THE PROBLEM: Below are the entries. Transcribe exactly the lines from the one with "export NUM_CORES = 4" through the one with "create_clock -name core_clock", ends included, and leave out all others.

------ SUPPLIED MATERIAL ------

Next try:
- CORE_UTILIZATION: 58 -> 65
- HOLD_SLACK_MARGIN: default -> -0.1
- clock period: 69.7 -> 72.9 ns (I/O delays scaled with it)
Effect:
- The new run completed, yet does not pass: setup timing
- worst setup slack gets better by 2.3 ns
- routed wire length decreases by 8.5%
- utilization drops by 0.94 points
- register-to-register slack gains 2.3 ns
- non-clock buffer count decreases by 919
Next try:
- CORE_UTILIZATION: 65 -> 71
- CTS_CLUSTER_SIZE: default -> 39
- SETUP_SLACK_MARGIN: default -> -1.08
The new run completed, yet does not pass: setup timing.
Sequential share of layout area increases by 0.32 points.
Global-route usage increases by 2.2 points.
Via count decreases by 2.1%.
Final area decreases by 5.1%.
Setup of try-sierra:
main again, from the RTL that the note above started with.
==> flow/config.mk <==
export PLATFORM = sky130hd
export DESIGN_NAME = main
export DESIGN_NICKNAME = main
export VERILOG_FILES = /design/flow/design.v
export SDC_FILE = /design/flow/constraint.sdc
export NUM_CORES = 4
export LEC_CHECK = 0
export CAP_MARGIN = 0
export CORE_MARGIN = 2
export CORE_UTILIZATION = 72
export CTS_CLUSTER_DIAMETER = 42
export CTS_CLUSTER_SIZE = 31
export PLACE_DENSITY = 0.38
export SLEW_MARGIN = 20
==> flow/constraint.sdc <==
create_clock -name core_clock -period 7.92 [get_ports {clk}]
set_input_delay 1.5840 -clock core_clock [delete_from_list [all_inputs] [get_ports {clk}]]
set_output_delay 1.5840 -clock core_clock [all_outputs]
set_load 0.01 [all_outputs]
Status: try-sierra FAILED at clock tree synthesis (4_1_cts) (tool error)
==> flow/design.v <==
`timescale 1ns / 1ps
module alu(
        oe,
        opcode,
        in1,
        in2,
        carry,
        out,
        flags
    );
parameter width = 16;
parameter flags_width = 5;
input                       oe;
input [3:0]                 opcode;
input [width-1 : 0]         in1;
input [width-1 : 0]         in2;
input                       carry;
output[width-1 : 0]         out;
output[flags_width-1 : 0]   flags;   
reg [width-1 : 0]           result;
reg                         p, s, z, o, c;
always @(*) begin
    case(opcode)
        0: begin
            {c, result} = in1 + in2 + carry;
            o = (in1[width-1] == in2[width-1]) && (in1[width-1] != result[width-1]);
        end
        1: begin
            {c, result} = in1 - in2 - carry;
            o = (in1[width-1] != in2[width-1]) && (in1[width-1] != result[width-1]);
        end
        2: begin
            {c, result} = in2 - in1 - carry;
            o = (in2[width-1] != in1[width-1]) && (in2[width-1] != result[width-1]);
        end
        4: begin
            result = in1 & in2;
            c = 0;
            o = 0;
        end
        5: begin
            result = in1 | in2;
            c = 0;
            o = 0;
        end
        6: begin
            result = in1 ^ in2;
            c = 0;
            o = 0;
        end
        3: begin
            result = ~(in1 | in2);
            c = 0;
            o = 0;
        end
        7: begin
            result = (in1 << 1) | (in2 << 1);
            c = in1[width-1] | in2[width - 1];
            o = result[width-1] != c;
        end
        8: begin
            result = (in1 >> 1) | (in2 >> 1);
            c = in1[0] | in2[0];
            o = in1[width-1] | in2[width-1];
        end
        9: begin
            result = {in1[width-1], in1[width-1:1]} | {in2[width-1], in2[width-1:1]};
            c = in1[0] | in2[0];
            o = 0;
        end
        default: begin
            result = 0;
            c = 0;
            o = 0;
        end
    endcase
    z = result == 0;
    s = result[width-1];
    p = ~^result;
end
assign out = oe ? result : 0;
assign flags = {p, s, z, o, c};
endmodule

------

WRITTEN SOLUTION:
export NUM_CORES = 4
export LEC_CHECK = 0
export CAP_MARGIN = 0
export CORE_MARGIN = 2
export CORE_UTILIZATION = 72
export CTS_CLUSTER_DIAMETER = 42
export CTS_CLUSTER_SIZE = 31
export PLACE_DENSITY = 0.38
export SLEW_MARGIN = 20
==> flow/constraint.sdc <==
create_clock -name core_clock -period 7.92 [get_ports {clk}]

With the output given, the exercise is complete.